#### Exercise directions:
Locate every line in the records below that holds the word "sticky" and return each one.

#### Supplied data:
What follows belongs to an exercise in optimizing a design on an open flow for small area, a short achievable clock period and few clock cycles; a production flow would make more cautious choices. Where RTL was checked, it was by simulation tests only, not by an equivalence proof against the original. Function not checked in runs 2 to 8: the RTL went through the layout flow alone. Power and IR drop assume default switching activity.

`design/flow/config.mk`:
```
export PLATFORM = sky130hd
export DESIGN_NAME = s4_rcp
export DESIGN_NICKNAME = s4_rcp
export VERILOG_FILES = /design/flow/design.v
export SDC_FILE = /design/flow/constraint.sdc
export NUM_CORES = 4
export LEC_CHECK = 0
export CAP_MARGIN = 20
export CORE_MARGIN = 2
export CORE_UTILIZATION = 40
export SLEW_MARGIN = 20
```
`design/flow/constraint.sdc`:
```
create_clock -name core_clock -period 10.0 [get_ports {clk}]
set_input_delay 2.0000 -clock core_clock [delete_from_list [all_inputs] [get_ports {clk}]]
set_output_delay 2.0000 -clock core_clock [all_outputs]
set_load 0.01 [all_outputs]
```
`design/flow/design.v`:
```
module s4_rcp (
    input  wire        clk,
    input  wire        rst,
    input  wire        start,
    input  wire [31:0] a,
    output wire        ready,
    output reg         done,
    output reg  [31:0] r,
    output reg         dom
);
    localparam [1:0] IDLE = 2'd0, BUSY = 2'd1;
    reg  [1:0]  state;
    reg  [5:0]  count;       
    reg  [30:0] divisor;
    reg  [31:0] rem;         
    reg  [32:0] quo;         
    assign ready = (state == IDLE);
    wire [32:0] rem_sh  = {rem, 1'b0};
    wire [32:0] rem_sub = rem_sh - {2'b00, divisor};
    wire        q_bit   = ~rem_sub[32];
    wire [31:0] rem_nxt = q_bit ? rem_sub[31:0] : rem_sh[31:0];
    wire [32:0] quo_nxt = {quo[31:0], q_bit};
    wire [31:0] q_trunc = quo_nxt[32:1];
    wire        q_half  = quo_nxt[0];
    wire        sticky  = |rem_nxt;
    wire [32:0] q_round = {1'b0, q_trunc} + {32'd0, q_half & (sticky | q_trunc[0])};
    wire [31:0] q_sat   = (q_round > 33'h0_7FFF_FFFF) ? 32'h7FFF_FFFF : q_round[31:0];
    wire        in_dom  = a[31] | (a[30:25] == 6'd0);
    always @(posedge clk) begin
        if (rst) begin
            state <= IDLE;
            done  <= 1'b0;
        end else begin
            done <= 1'b0;
            case (state)
                IDLE: begin
                    if (start) begin
                        if (in_dom) begin
                            r    <= 32'h7FFF_FFFF;
                            dom  <= 1'b1;
                            done <= 1'b1;
                        end else begin
                            divisor <= a[30:0];
                            rem     <= 32'h0100_0000;
                            quo     <= 33'd0;
                            count   <= 6'd33;
                            state   <= BUSY;
                        end
                    end
                end
                BUSY: begin
                    rem   <= rem_nxt;
                    quo   <= quo_nxt;
                    count <= count - 6'd1;
                    if (count == 6'd1) begin
                        r     <= q_sat;
                        dom   <= 1'b0;
                        done  <= 1'b1;
                        state <= IDLE;
                    end
                end
                default: state <= IDLE;
            endcase
        end
    end
endmodule
```
`design/flow/run.sh`:
```
#!/bin/bash
# synth_recipe.tcl (not shown) runs the flow's synth.tcl, then flattens the netlist and writes it again
# the make line also repeats each setting of config.mk as NAME=value (left out here)
make -C /OpenROAD-flow-scripts/flow DESIGN_CONFIG=/design/flow/config.mk WORK_HOME=/design/flow/orfs CLKGATE_MAP_FILE= SYNTH_SCRIPT=/design/flow/synth_recipe.tcl finish
```
==> notes.md, run 1 <==
Final cell utilization of the core - 48.4%
Setup CP Type - register to register
Grt total ovfl - 0
Drt pass-1 iters - 5
Routability-driven placement congestion ratio - 0.883
Hold Crit Class - register to register
Area grow syn2layout - 18.7%
Relative slew slack - 37.7%
Slew Limit Fails - 0
Total core area - 19500 um^2
Hold Crit Depth - 1
Yosys cell types - 78
RR Startpoint - divisor[0]$_DFFE_PP_
R2r worst-path depth - 16
Setup TNS - 0 ns
Async set-reset flop share out of synthesis - 0%
Main synth FF type - edfxtp_1
Worst Clk Skew - 0.0108 ns
Period minus WS final - 4.92 ns
Crit path DAT - 5.08 ns
Non-Filler Instances - 1107
DR vias - 5904
Cell Rows - 51
Routed vias/inst - 5.33
R2r setup slk - 5.08 ns
Largest net degree at the start of global routing - 71
Commonest cells after routing, fill and taps aside - edfxtp_1 (134), nand2_1 (118), clkdlybuf4s50_1 (69)
Top Ports - 70
Post-Syn Nets - 841
Placed insts - 1075
Peak supply drop - 124 uV
RSZ-0062 raised after global routing - no
Wire per inst - 16.2 um
Max Root-Sink Buffers - 2
H-tree depth - 4
Lkg Pwr - 3.39 nW
CTS tree - yes
Buffers on Ports - 69
Worst Max-Slew Pin Slew - 0.935 ns
Post-cts resize count - 0
Pwr Density - 165 nW/um^2
Crit end category - register
Global-route wire length before repair - 28900 um
Fin crit share - 49.2%
Final Setup Violations - 0
Die Y - 145 um
Crit-path max FO - 36
NumNets Final - 898
Syn. warnings - 1
Antenna fix cells - 0
Worst hold endpoint - quo[7]$_SDFFCE_PN0P_
Total CTS buffers - 17
F_max - 203 MHz
Post-CTS setup buffer count - 0
HP Start - quo[6]$_SDFFCE_PN0P_
HPWL after DPL - 12600 um
Root buf cell - clkbuf_16
ANT nets after route - 0
Worst EP required - 10.15 ns
Mean Syn Cell Area - 10.3 um^2
Initial drt markers - 488
Clock slew at reported path FFs - 0.07 ns
Hold Vio Cnt, Final - 0
Sequential area share after synthesis - 51.2%
GRT Total Usage - 18.0%
Vias in the first global route - 5527
Hold buffers post-CTS - 0
Max-cap violations - 0
Post-Syn Area - 7930 um^2
Reg2reg end - r[26]$_SDFFCE_PN1P_
Startpoint Class - register
Commonest non-fill, non-tap cell in the layout - edfxtp_1
Drt drc - 0
Initial antenna violation count - 0
Final WL - 17900 um
Synth Instances - 772
Starting Density - 40.8%
Die area - 21000 um^2
Number of synthesized register bits - 136
Post-synth EDFFs - 134
Ratio of cells with drive above 1 in the final layout - 7.13%
Clk latency of the worst-skew pair - 0.43 ns
Status - no timing/DRC/antenna violations
Die W - 145 um
TritonCTS sink count - 136
synthesized netlist by cell type (2+ instances only):
cell type | number | area [um^2]
nor3_1 | 13 | 65.1
a31oi_1 | 6 | 37.5
o21a_1 | 4 | 30.0
edfxtp_1 | 134 | 4020
or4_1 | 3 | 22.5
nor3b_1 | 3 | 22.5
or2_1 | 2 | 12.5
o21bai_1 | 6 | 45.0
ha_1 | 33 | 413
buf_6 | 6 | 67.6
o41ai_2 | 2 | 32.5
and3_1 | 19 | 119
nor2_1 | 44 | 165
or3_1 | 2 | 12.5
a21oi_1 | 62 | 310
o21ai_0 | 21 | 105
a211oi_1 | 6 | 45.0
o21ai_1 | 4 | 20.0
nand3_1 | 24 | 120
nand2_1 | 118 | 443
dfxtp_1 | 2 | 40.0
nor4_1 | 9 | 56.3
nand2b_1 | 3 | 18.8
or2_0 | 2 | 12.5
inv_1 | 46 | 173
nand4_1 | 7 | 43.8
a311o_1 | 2 | 20.0
a311oi_1 | 2 | 17.5
xnor2_1 | 32 | 280
o211ai_1 | 2 | 15.0
clkbuf_2 | 2 | 10.0
or2_2 | 2 | 12.5
a221oi_1 | 2 | 17.5
and2_1 | 33 | 206
mux2i_1 | 3 | 30.0
nor2b_1 | 9 | 56.3
buf_2 | 14 | 70.1
o31ai_1 | 3 | 22.5
xor2_1 | 23 | 201
clkbuf_1 | 15 | 56.3
a21o_1 | 10 | 75.1
stage by stage:
step                      hold slack (ns)  total power [mW]  cell area [um^2]  setup WS [ns]
after floorplan                     0.544             0.851              7930           3.77
after global placement              0.568             0.920              8820           5.26
after detailed placement            0.570             0.920              8820           5.09
after CTS                           0.591              1.56              9420           5.07
after global routing                0.607              1.61              9420           4.52
final                               0.600              1.55              9420           5.08
cells by family (layout without fill, tap and decap cells):
family | after synthesis | in the layout | share of synthesized area, %
and+or+nand+nor | 304 | 304 | 19.0
AOI/OAI and AO/OA | 155 | 155 | 13.0
DFF | 136 | 136 | 51.2
buffers and inverters | 83 | 153 | 4.75
xor gates and xnor gates | 55 | 55 | 6.07
adders and majority gates | 34 | 34 | 5.46
muxes | 4 | 4 | 0.520
other | 1 | 1 | 0.0473
metal layers:
layer,vias to the layer above,global-route usage [%],wire length (um)
met3,28,3.32,848
met5,-,0,0
li1,2887,-,-
met4,0,6.13,344
met1,2825,25.6,8730
met2,164,27.6,8010
area by class of cell:
type,count,area [um^2]
repair buffers,75,736
clock inverters,15,175
inverters,46,173
flip-flops and latches,136,4060
multi-input cells,553,3510
well taps,265,332
clock buffers,17,425
fillers,1845,10000
critical path, cell delays in order, from the launching register on:
cell and delay [ns]:
edfxtp_1 0.37, inv_1 0.08, fa_1 0.47, a211oi_1 0.37
o211ai_2 0.18, a211o_1 0.37, a211oi_2 0.26, nor3_2 0.12
nor2_4 0.71, and2_1 0.27, ha_1 0.26, nand2_1 0.10
nor2_1 0.45, nand3_1 0.25, nor2_1 0.16, xnor2_1 0.13
nand2_1 0.07
power by group:
part,switching [mW],internal [mW],total (mW)
clock network,0.283,0.357,0.640
logic,0.142,0.0903,0.232
registers,0.0196,0.659,0.678
sequential cells by signal, indices dropped and copies added (netlist names):
register and count:
quo 32, r 32, rem 32, divisor 31, count 6, dom 1, done 1, state 1
how the worst max path moves through the flow:
stage	startpoint	endpoint	slack [ns]	cells past startpoint
after global placement	divisor[0]$_DFFE_PP_	r[30]$_SDFFCE_PN1P_	5.26	16
after global routing	divisor[0]$_DFFE_PP_	r[28]$_SDFFCE_PN1P_	4.52	16
after CTS	divisor[0]$_DFFE_PP_	r[26]$_SDFFCE_PN1P_	5.07	16
after floorplan	a[25]	count[0]$_SDFFCE_PN1P_	3.77	4
after detailed placement	divisor[0]$_DFFE_PP_	r[26]$_SDFFCE_PN1P_	5.09	16
final	divisor[0]$_DFFE_PP_	r[26]$_SDFFCE_PN1P_	5.08	16
Testbench counts, summed over its fixed seeds: cycles 108,800.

#### Written solution:
    wire        sticky  = |rem_nxt;
    wire [32:0] q_round = {1'b0, q_trunc} + {32'd0, q_half & (sticky | q_trunc[0])};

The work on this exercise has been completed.